Since there does not exist an algorithm that can find
the global optimal feature subset efficiently, the greedy
search approaches are the traditional and widely used
heuristic methods. They can find local optimal solutions,
and they are the simplest. But for complex feature subset selection, which we will discuss in following sub
sections, even such simplest greedy search become
time-consuming sometimes. So in the field of machine
learning, there is another kind of feature selection approach, which is called filter approach. They do not take
into account the biases of the induction algorithms and
select feature subsets that are independent of the induction algorithms. They are much more computation efficiently, while the main disadvantage is that it totally
ignores the effects of the selected feature subset on the
performance of the induction algorithm [1].
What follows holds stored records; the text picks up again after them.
$ cat config.mk
export PLATFORM = sky130hd
export DESIGN_NAME = lpf_sequencer
export DESIGN_NICKNAME = d
export VERILOG_FILES = /design/src/hw/rtl/lpf_pkg.sv /design/src/hw/rtl/lpf_sequencer.sv
export SDC_FILE = /design/constraint.sdc
export NUM_CORES = 1
export LEC_CHECK = 0
export BUFFER_PORTS_ARGS = -buffer_cell sky130_fd_sc_hd__buf_2
export CAP_MARGIN = 25
export CORE_UTILIZATION = 40
export CTS_CLUSTER_DIAMETER = 80
export CTS_CLUSTER_SIZE = 20
export DETAILED_ROUTE_END_ITERATION = 10
export HOLD_SLACK_MARGIN = 0.02
export PLACE_DENSITY = 0.69
export SETUP_SLACK_MARGIN = 0.1
export SLEW_MARGIN = 10
export SYNTH_ARGS = -nofsm -noshare
export SYNTH_HDL_FRONTEND = slang
export SYNTH_SLANG_ARGS = --single-unit
export TNS_END_PERCENT = 20
$ cat constraint.sdc
create_clock -name clock -period 5.3 [get_ports clock]
set_clock_uncertainty 0.1 [all_clocks]
set_input_delay 1.06 -clock clock [delete_from_list [all_inputs] [get_ports clock]]
set_output_delay 1.06 -clock clock [all_outputs]
set_load 0.03 [all_outputs]
$ cat src/hw/rtl/lpf_pkg.sv
// ---------------------------------------------------------------------------
// lpf_pkg
// shared constants, microcode types and status flags of the palindrome finder
// ---------------------------------------------------------------------------
package lpf_pkg;

   localparam int MAX_LEN   = 256;
   localparam int CNT_W     = $clog2(MAX_LEN + 1);
   localparam int POS_W     = CNT_W + 1;
   localparam int RAD_W     = CNT_W;
   localparam int ADDR_W    = (MAX_LEN > 1) ? $clog2(MAX_LEN) : 1;
   localparam int RAD_DEPTH = 2 * MAX_LEN + 1;

   localparam int CHAR_W     = 8;
   localparam int START_W    = 8;
   localparam int LEN_W      = 9;
   localparam int CENTER_W   = 9;
   localparam int REQ_DATA_W = 8;
   localparam int RSP_FIELD_W = START_W + LEN_W + CENTER_W;
   localparam int RSP_DATA_W = ((RSP_FIELD_W + 7) / 8) * 8;

   typedef enum logic [3:0] {
      STEP_IDLE,
      STEP_INIT,
      STEP_POS,
      STEP_MIRROR,
      STEP_CHECK,
      STEP_EXP_READ,
      STEP_EXP_CMP,
      STEP_WRITE,
      STEP_NEXT,
      STEP_DONE
   } step_type;

   typedef enum logic [2:0] {
      COND_NONE,
      COND_START,
      COND_SCAN_END,
      COND_NO_EXPAND,
      COND_OUT_OF_BOUNDS,
      COND_MATCH,
      COND_MORE,
      COND_OUT_FREE
   } cond_type;

   typedef struct packed {
      logic     accept;
      logic     init;
      logic     set_r;
      logic     clip_r;
      logic     text_rd;
      logic     grow_r;
      logic     rad_wr;
      logic     advance;
      logic     emit;
      cond_type cond;
      step_type target;
      logic     hold;
   } ctrl_type;

   typedef struct packed {
      logic start;
      logic scan_end;
      logic no_expand;
      logic out_of_bounds;
      logic match;
      logic more;
      logic out_free;
   } flags_type;

endpackage

$ cat src/hw/rtl/lpf_sequencer.sv
// ---------------------------------------------------------------------------
// lpf_sequencer
// step counter and control store driving the scan datapath
// ---------------------------------------------------------------------------
module lpf_sequencer (
   input  logic                clock,
   input  logic                reset,
   input  lpf_pkg::flags_type  flags,
   output lpf_pkg::ctrl_type   ctrl
);
   import lpf_pkg::*;

   step_type upc_ff;
   step_type upc_in;
   ctrl_type word;
   logic     cond_true;

   function automatic ctrl_type rom(input step_type step);
      ctrl_type w;
      w        = '0;
      w.cond   = COND_NONE;
      w.target = STEP_IDLE;
      unique case (step)
         STEP_IDLE: begin
            w.accept = 1'b1;
            w.cond   = COND_START;
            w.target = STEP_INIT;
            w.hold   = 1'b1;
         end
         STEP_INIT: begin
            w.init   = 1'b1;
         end
         STEP_POS: begin
            w.set_r  = 1'b1;
            w.cond   = COND_SCAN_END;
            w.target = STEP_DONE;
         end
         STEP_MIRROR: begin
            w.clip_r = 1'b1;
         end
         STEP_CHECK: begin
            w.cond   = COND_NO_EXPAND;
            w.target = STEP_WRITE;
         end
         STEP_EXP_READ: begin
            w.text_rd = 1'b1;
            w.cond    = COND_OUT_OF_BOUNDS;
            w.target  = STEP_WRITE;
         end
         STEP_EXP_CMP: begin
            w.grow_r = 1'b1;
            w.cond   = COND_MATCH;
            w.target = STEP_EXP_READ;
         end
         STEP_WRITE: begin
            w.rad_wr = 1'b1;
         end
         STEP_NEXT: begin
            w.advance = 1'b1;
            w.cond    = COND_MORE;
            w.target  = STEP_POS;
         end
         STEP_DONE: begin
            w.emit   = 1'b1;
            w.cond   = COND_OUT_FREE;
            w.target = STEP_IDLE;
            w.hold   = 1'b1;
         end
         default: begin
            w.target = STEP_IDLE;
            w.cond   = COND_START;
         end
      endcase
      return w;
   endfunction

   // control word output
   always_comb begin
      word = rom(upc_ff);
      ctrl = word;
   end

   // next step
   always_comb begin
      unique case (word.cond)
         COND_NONE:          cond_true = 1'b0;
         COND_START:         cond_true = flags.start;
         COND_SCAN_END:      cond_true = flags.scan_end;
         COND_NO_EXPAND:     cond_true = flags.no_expand;
         COND_OUT_OF_BOUNDS: cond_true = flags.out_of_bounds;
         COND_MATCH:         cond_true = flags.match;
         COND_MORE:          cond_true = flags.more;
         COND_OUT_FREE:      cond_true = flags.out_free;
         default:            cond_true = 1'b0;
      endcase
      priority if (cond_true) begin
         upc_in = word.target;
      end else if (word.hold) begin
         upc_in = upc_ff;
      end else begin
         upc_in = step_type'(upc_ff + 4'd1);
      end
   end

   always_ff @(posedge clock) begin
      if (reset) begin
         upc_ff <= STEP_IDLE;
      end else begin
         upc_ff <= upc_in;
      end
   end

endmodule

=== After elaboration in Yosys (flattened, before gate mapping) ===
Cells that the tools add are included.

* Register bits after elaboration: 4
* Input port bits: 9
* Output and inout port bits: 17

* Muxes and demuxes: 14
* Reduce and logical (&&, ||, !) cells: 4
* $add $sub $neg: 1
* Eq/ne operators: 17

{| class="wikitable"
|+ Operators with widths
! cell !! count
|-
| $pmux 7 s8 || 1
|-
| $eq 4x3->1 const B || 4
|-
| $eq 3x3->1 const B || 4
|-
| $mux 1 || 10
|-
| $eq 4x2->1 const B || 2
|-
| $eq 4x4->1 const B || 2
|-
| $mux 4 || 2
|-
| $pmux 1 s8 || 1
|-
| $eq 3x2->1 const B || 2
|-
| $add 4x1->4 const B || 1
|-
| $eq 4x1->1 const B || 1
|-
| $logic_not 4->1 || 1
|-
| $eq 3x1->1 const B || 1
|-
| $logic_not 3->1 || 1
|-
| $reduce_or 3->1 || 1
|-
| $ne 2x1->1 const B || 1
|-
| $reduce_or 2->1 || 1
|}

=== Logic depth before layout (Yosys ltp) ===
Gate-level depths: netlist of the first run.

* Depth in word-level cells: 6
* Mapped depth: 8

=== Worst setup path before layout of the first run ===
OpenSTA, ideal clock, no wires.

* Path type: register -> output
* Start: reg upc_ff[0]
* End: out ctrl[6] (netlist bit)
* Setup slack: 2386 ps
* Arrival time: 1754 ps
* Data required time: 4140 ps
* Cell stages (with the launch flop): 6
* Buffers on the path: 1
* Cell sequence: dfxtp_1 > inv_1 > ha_1 > buf_2 > inv_1 > a221oi_1

{| class="wikitable"
|+ RTL lines
! what !! RTL line !! source
|-
| from (decl) || lpf_sequencer.sv:13 || <nowiki>step_type upc_ff;</nowiki>
|-
| from (signal assigned) || lpf_sequencer.sv:109 || <nowiki>upc_ff <= upc_in;</nowiki>
|-
| to (decl) || lpf_sequencer.sv:9 || <nowiki>output lpf_pkg::ctrl_type ctrl</nowiki>
|}

==> summary.json, run 1 <==
{
  "outcome": "complete, no violations",
  "critical_path_peak_fanout": 10,
  "critical_path.max_stage_delay_ns": 0.48,
  "dpl.hpwl_um": 1100,
  "synth_compound_gate_area_share": 0.207,
  "timing_max_transition_violations_final": 0,
  "post_synth_fa_ha_maj_area_fraction": 0.0805,
  "hold_path.class": "flop to flop",
  "grt-ovfl-total": 0,
  "via_per_inst": 5.36,
  "maxSlewHeadroom": 0.613,
  "layout_top_registers": "upc_ff x4",
  "die_area_um2": 1720,
  "maxClockFrequency_mhz": 321,
  "synthCells": 83,
  "cp-end-kind": "output pin",
  "commonest_non_fill_non_tap_cells_in_the_layout": "buf_2, inv_1, nor2_1, nand2_1, nor3_1",
  "final_layout_size_suffix_gt1_frac": 0.321,
  "vdd.ir_drop.worst_v": 0.000216,
  "synthDominantAreaCellType": "dfxtp_1",
  "final_min_period_over_clock_period": 0.588,
  "core_um2": 1370,
  "most_common_library_cell_in_the_layout_ignoring_fill_and_taps": "buf_2",
  "io_pins": 26,
  "dr.pass1.iters": 4,
  "number_of_flip_flops_under_the_largest_register_name": 4,
  "grt_usage": 0.175,
  "synth_mux_area_frac": 0.0986,
  "htree_levels": 1,
  "antenna_cells_inserted": 0,
  "worst_slew_pin_slew_ns": 0.579,
  "cts_setup_buffers": 0,
  "num_vias": 648,
  "grt_pass1_vias": 560,
  "worst_ep_required_time_ns": 4.14,
  "detail-route-antenna-nets": 0,
  "synth_top_area_share": 0.129,
  "power-per-cell-area_nw_per_um2": 384,
  "cell_type_with_the_highest_occurrence_count_on_the_critical_path": "inv_1",
  "final_routed_wire_length_divided_by_cell_count_um": 11.9,
  "netlist_top_cells_area": "dfxtp_1, ha_1, mux2i_1, inv_1, nor2_1",
  "worstPathCellList": "inv_1 -> ha_1 -> inv_1 -> a221oi_1 -> buf_2",
  "synth.avg_cell_area_um2": 7.49,
  "synth_warnings": 0,
  "maxCapViolations": 0,
  "cts_tree": "built",
  "critPathKind": "flop to output pin",
  "sequential_cell_area_fraction_in_the_yosys_report": 0.129,
  "finalSetupViolCount": 0,
  "filler_cell_count": 143,
  "dieHeight_um": 41.4,
  "post_cts.resized_instances": 0,
  "drtIter0Drc": 4,
  "drt_wl_total_um": 1440,
  "syn-num-nets": 96,
  "port-buffer-count": 25,
  "nets_finish": 121,
  "gp_routability_congestion": 0.768,
  "clockRootBuffer": "clkbuf_4",
  "period_needed_ns": 3.12,
  "post_synth_and_or_nand_nor_area_fraction": 0.318,
  "power.leakage_nw": 0.361,
  "areaGrowthSynthToFinish_pct": 20.3,
  "clock_insertion_delay_at_the_later_pin_of_the_skew_report_ns": 0.24,
  "non_filler_instances": 121,
  "initial_antenna_violation_count": 0,
  "cts_buffers": 3,
  "cts-hold-fix-buffers": 0,
  "synth.lib_cells_used.distinct": 34,
  "cts.reportedPaths.clkPinSlew_ns": 0.04,
  "unrepaired_setup_endpoints_after_global_routing": "no",
  "post_synth_xor_area_fraction": 0.0423,
  "grt_first_pass_wirelength_um": 2420,
  "dp_cells": 118,
  "floorplan.die.width_um": 41.4,
  "clockBufferDepth": 2,
  "crit_path_top_delay_cell": "a221oi_1",
  "std_cell_rows": 13,
  "clkSinkCount": 4,
  "timing_hold_violations_final": 0,
  "timing.setup.tns_ns": 0,
  "setup.worst_path.start_class": "flop",
  "drcViolationCount": 0,
  "cp_data_arrival_time_ns": 1.96,
  "synth-seq-cells": 4,
  "initial_utilization": 0.455,
  "largest_family_of_logic_cells_by_synthesized_area": "simple AND/OR/NAND/NOR gates",
  "grt_max_degree": 19,
  "netlist_area_um2": 622,
  "registers.top_by_ff_count": "upc_ff"
}
## through the flow
step                 util  instance area [µm²]  setup slack, ns  total power, mW  hold WS, ns
detailed placement  0.531                  726             2.43            0.249        0.561
global placement    0.531                  726             2.49            0.247        0.550
global route        0.548                  748             2.02            0.312        0.619
floorplan               -                  622             2.39            0.212        0.512
finish              0.548                  748             2.18            0.287        0.574
CTS                 0.548                  748             2.16            0.290        0.574
## critical path: cells and delay by family, from the launching register on
family          cells  cell delay, ns
buf+inv             3            0.55
compound gates      1            0.48
flops               1            0.35
fa+ha+maj           1            0.34
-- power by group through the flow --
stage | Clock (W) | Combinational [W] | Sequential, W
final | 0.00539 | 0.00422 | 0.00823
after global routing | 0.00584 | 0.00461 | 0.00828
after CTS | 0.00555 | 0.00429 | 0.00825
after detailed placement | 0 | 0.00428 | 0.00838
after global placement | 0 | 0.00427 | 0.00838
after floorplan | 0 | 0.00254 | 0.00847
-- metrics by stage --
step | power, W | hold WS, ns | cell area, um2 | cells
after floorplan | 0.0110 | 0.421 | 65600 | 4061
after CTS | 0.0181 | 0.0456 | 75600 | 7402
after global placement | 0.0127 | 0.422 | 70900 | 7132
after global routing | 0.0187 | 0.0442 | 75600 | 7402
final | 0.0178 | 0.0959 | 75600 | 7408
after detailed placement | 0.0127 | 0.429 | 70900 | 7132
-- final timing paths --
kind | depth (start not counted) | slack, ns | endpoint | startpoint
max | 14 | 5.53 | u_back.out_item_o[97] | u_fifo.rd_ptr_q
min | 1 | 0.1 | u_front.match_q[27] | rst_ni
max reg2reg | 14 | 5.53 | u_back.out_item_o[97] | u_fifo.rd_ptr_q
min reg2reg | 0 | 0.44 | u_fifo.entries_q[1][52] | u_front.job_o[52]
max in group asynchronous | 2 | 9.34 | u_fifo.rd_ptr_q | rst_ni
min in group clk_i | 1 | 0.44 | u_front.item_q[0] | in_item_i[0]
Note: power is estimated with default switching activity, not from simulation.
[config.mk]
export PLATFORM = sky130hd
export DESIGN_NAME = dust_sensor_duty_cycle_sequencer
export DESIGN_NICKNAME = d
export VERILOG_FILES = /design/src/hdl/dsdcs_pkg.sv /design/src/hdl/dsdcs_divider.sv /design/src/hdl/dust_sensor_duty_cycle_sequencer.sv
export SDC_FILE = /design/constraint.sdc
export NUM_CORES = 1
export LEC_CHECK = 0
export ABC_AREA = 1
export BUFFER_PORTS_ARGS = -buffer_cell sky130_fd_sc_hd__clkbuf_2
export CORE_MARGIN = 3
export CORE_UTILIZATION = 56
export DETAILED_ROUTE_END_ITERATION = 8
export PLACE_DENSITY = 0.78
export SYNTH_ARGS = -nofsm -noshare
export SYNTH_HDL_FRONTEND = slang
export SYNTH_SLANG_ARGS = --single-unit
[constraint.sdc]
create_clock -name aclk -period 7.4 [get_ports aclk]
set_clock_uncertainty 0.1 [all_clocks]
set_input_delay 0.37 -clock aclk [delete_from_list [all_inputs] [get_ports aclk]]
set_output_delay 0.37 -clock aclk [all_outputs]
set_load 0.02 [all_outputs]
### config.mk
export PLATFORM = sky130hd
export DESIGN_NAME = serial_command_parser
export DESIGN_NICKNAME = d
export VERILOG_FILES = /design/src/hdl/scp_pkg.sv /design/src/hdl/serial_command_parser.sv
export SDC_FILE = /design/constraint.sdc
export NUM_CORES = 1
export LEC_CHECK = 0
export BUFFER_PORTS_ARGS = -buffer_cell sky130_fd_sc_hd__buf_2
export CORE_MARGIN = 8
export CORE_UTILIZATION = 45
export DETAILED_ROUTE_END_ITERATION = 12
export GPL_ROUTABILITY_DRIVEN = 1
export GPL_TIMING_DRIVEN = 1
export PLACE_DENSITY = 0.72
export SLEW_MARGIN = 20
export SYNTH_ARGS = -nofsm -noshare
export SYNTH_HDL_FRONTEND = slang
export SYNTH_SLANG_ARGS = --single-unit
export TNS_END_PERCENT = 50
### constraint.sdc
create_clock -name clk_i -period 1.95 [get_ports clk_i]
set_input_delay 0.4875 -clock clk_i [delete_from_list [all_inputs] [get_ports clk_i]]
set_output_delay 0.4875 -clock clk_i [all_outputs]
set_load 0.05 [all_outputs]
### src/hdl/scp_pkg.sv
// Shared character codes and a hex decode helper for the serial command parser.
package scp_pkg;

  localparam logic [7:0] CH_C  = 8'h43;  // 'C'
  localparam logic [7:0] CH_P  = 8'h50;  // 'P'
  localparam logic [7:0] CH_D  = 8'h44;  // 'D'
  localparam logic [7:0] CH_EQ = 8'h3D;  // '='
  localparam logic [7:0] CH_CR = 8'h0D;  // carriage return
  localparam logic [7:0] CH_0  = 8'h30;  // '0'
  localparam logic [7:0] CH_2  = 8'h32;  // '2'
  localparam logic [7:0] CH_9  = 8'h39;  // '9'
  localparam logic [7:0] CH_A  = 8'h41;  // 'A'
  localparam logic [7:0] CH_F  = 8'h46;  // 'F'

  localparam logic [3:0] REG_MAX  = 4'd9;
  localparam logic [1:0] PAGE_MAX = 2'd2;

  typedef struct packed {
    logic       hit;
    logic [3:0] nib;
  } hex_t;

  // Uppercase hex digit decode; lowercase is not a digit.
  function automatic hex_t hex_decode(input logic [7:0] b);
    hex_t       r;
    logic [7:0] t;
    r = '0;
    t = '0;
    if (b >= CH_0 && b <= CH_9) begin
      t     = b - CH_0;
      r.hit = 1'b1;
      r.nib = t[3:0];
    end else if (b >= CH_A && b <= CH_F) begin
      t     = b - CH_A + 8'd10;
      r.hit = 1'b1;
      r.nib = t[3:0];
    end
    return r;
  endfunction

endpackage

### src/hdl/serial_command_parser.sv
// Serial command parser: byte-stream decoder with staged, committed outputs.
//
// Input channel: one received ASCII byte per item (rx_byte_i), valid/ready.
// Output channel: one item per committing CR, carrying target register,
// write value, sticky write request, display bit and page, valid/ready.
// Commands: "C<0-9>=<1-2 hex>CR", "P<0-2>CR", "D" CR. Any unexpected byte
// sends the parser back to idle; staged values are kept.
// Throughput: one byte per cycle unless a result is stalled. Each byte is decoded
// in the cycle it is accepted against the parser state register; a CR loads the
// result register, so a result appears in the cycle after its CR is accepted.
// The single result register sets the stall behavior: while it holds an
// item the receiver has not taken, in_ready_o follows out_ready_i, so input
// keeps flowing whenever the result is taken in the same cycle.
// Reset clears the parser state, all staged values and the committed
// display bit, and empties the result register. A stalled result holds.
module serial_command_parser (
  input  logic       clk_i,
  input  logic       rst_ni,
  input  logic       in_valid_i,
  output logic       in_ready_o,
  input  logic [7:0] rx_byte_i,
  output logic       out_valid_o,
  input  logic       out_ready_i,
  output logic [3:0] target_register_o,
  output logic [7:0] write_value_o,
  output logic       write_request_o,
  output logic       display_on_o,
  output logic [1:0] page_select_o
);

  typedef enum logic [2:0] {
    ST_IDLE  = 3'd0,
    ST_PAGE  = 3'd1,
    ST_ADDR  = 3'd2,
    ST_EQ    = 3'd3,
    ST_VAL1  = 3'd4,
    ST_VAL2  = 3'd5,
    ST_ENTER = 3'd6
  } state_e;

  state_e       state_q, state_d;
  logic [3:0]   stg_reg_q, stg_reg_d;
  logic [7:0]   stg_val_q, stg_val_d;
  logic         stg_wr_q, stg_wr_d;
  logic         stg_disp_q, stg_disp_d;
  logic [1:0]   stg_page_q, stg_page_d;
  logic         com_disp_q, com_disp_d;
  logic         out_valid_q, out_valid_d;
  logic         commit;
  logic         in_fire;
  logic [7:0]   sub;
  scp_pkg::hex_t hx;

  assign in_ready_o = !out_valid_q || out_ready_i;
  assign in_fire    = in_valid_i && in_ready_o;
  assign hx         = scp_pkg::hex_decode(rx_byte_i);
  assign sub        = rx_byte_i - scp_pkg::CH_0;

  always_comb begin
    state_d    = state_q;
    stg_reg_d  = stg_reg_q;
    stg_val_d  = stg_val_q;
    stg_wr_d   = stg_wr_q;
    stg_disp_d = stg_disp_q;
    stg_page_d = stg_page_q;
    com_disp_d = com_disp_q;
    commit     = 1'b0;
    if (in_fire) begin
      state_d = ST_IDLE;
      case (state_q)
        ST_PAGE: begin
          if (rx_byte_i >= scp_pkg::CH_0 && rx_byte_i <= scp_pkg::CH_2) begin
            stg_page_d = sub[1:0];
            state_d    = ST_ENTER;
          end
        end
        ST_ADDR: begin
          if (rx_byte_i >= scp_pkg::CH_0 && rx_byte_i <= scp_pkg::CH_9) begin
            stg_reg_d = sub[3:0];
            state_d   = ST_EQ;
          end
        end
        ST_EQ: begin
          if (rx_byte_i == scp_pkg::CH_EQ) state_d = ST_VAL1;
        end
        ST_VAL1: begin
          if (hx.hit) begin
            stg_val_d = {4'h0, hx.nib};
            stg_wr_d  = 1'b1;
            state_d   = ST_VAL2;
          end
        end
        ST_VAL2: begin
          if (rx_byte_i == scp_pkg::CH_CR) begin
            commit = 1'b1;
          end else if (hx.hit) begin
            stg_val_d = {stg_val_q[3:0], hx.nib};
            stg_wr_d  = 1'b1;
            state_d   = ST_ENTER;
          end
        end
        ST_ENTER: begin
          if (rx_byte_i == scp_pkg::CH_CR) commit = 1'b1;
        end
        default: begin
          if (rx_byte_i == scp_pkg::CH_C) begin
            state_d = ST_ADDR;
          end else if (rx_byte_i == scp_pkg::CH_P) begin
            state_d = ST_PAGE;
          end else if (rx_byte_i == scp_pkg::CH_D) begin
            // toggle is staged now and survives an abandoned command
            stg_disp_d = !com_disp_q;
            state_d    = ST_ENTER;
          end
        end
      endcase
      if (commit) com_disp_d = stg_disp_q;
    end
  end

  always_comb begin
    out_valid_d = out_valid_q;
    if (commit) begin
      out_valid_d = 1'b1;
    end else if (out_ready_i) begin
      out_valid_d = 1'b0;
    end
  end

  always_ff @(posedge clk_i or negedge rst_ni) begin
    if (!rst_ni) begin
      state_q     <= ST_IDLE;
      stg_reg_q   <= '0;
      stg_val_q   <= '0;
      stg_wr_q    <= 1'b0;
      stg_disp_q  <= 1'b0;
      stg_page_q  <= '0;
      com_disp_q  <= 1'b0;
      out_valid_q <= 1'b0;
    end else begin
      state_q     <= state_d;
      stg_reg_q   <= stg_reg_d;
      stg_val_q   <= stg_val_d;
      stg_wr_q    <= stg_wr_d;
      stg_disp_q  <= stg_disp_d;
      stg_page_q  <= stg_page_d;
      com_disp_q  <= com_disp_d;
      out_valid_q <= out_valid_d;
    end
  end

  // result payload, loaded on a committing CR
  always_ff @(posedge clk_i) begin
    if (commit) begin
      target_register_o <= stg_reg_q;
      write_value_o     <= stg_val_q;
      write_request_o   <= stg_wr_q;
      display_on_o      <= stg_disp_q;
      page_select_o     <= stg_page_q;
    end
  end

  assign out_valid_o = out_valid_q;

endmodule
The motivation for the research of this paper is to
make the computation of the wrapper approach feasible
for complex feature subset selection problem, i.e., how
to obtain good results under the reasonable limitation of
computation power.
Most of the early research on the problem dealt
with the linear case [3], and up to now, most of them are
for classification problems [1,4], only a few researches
consider the general regression problems [5-7]. In this
paper we will focus on the feature selection for regression problems.
1.1 The content of this paper
In combinatorial optimization application, the
greedy approach is only a local search method. Considerable efforts have been made to improve its results.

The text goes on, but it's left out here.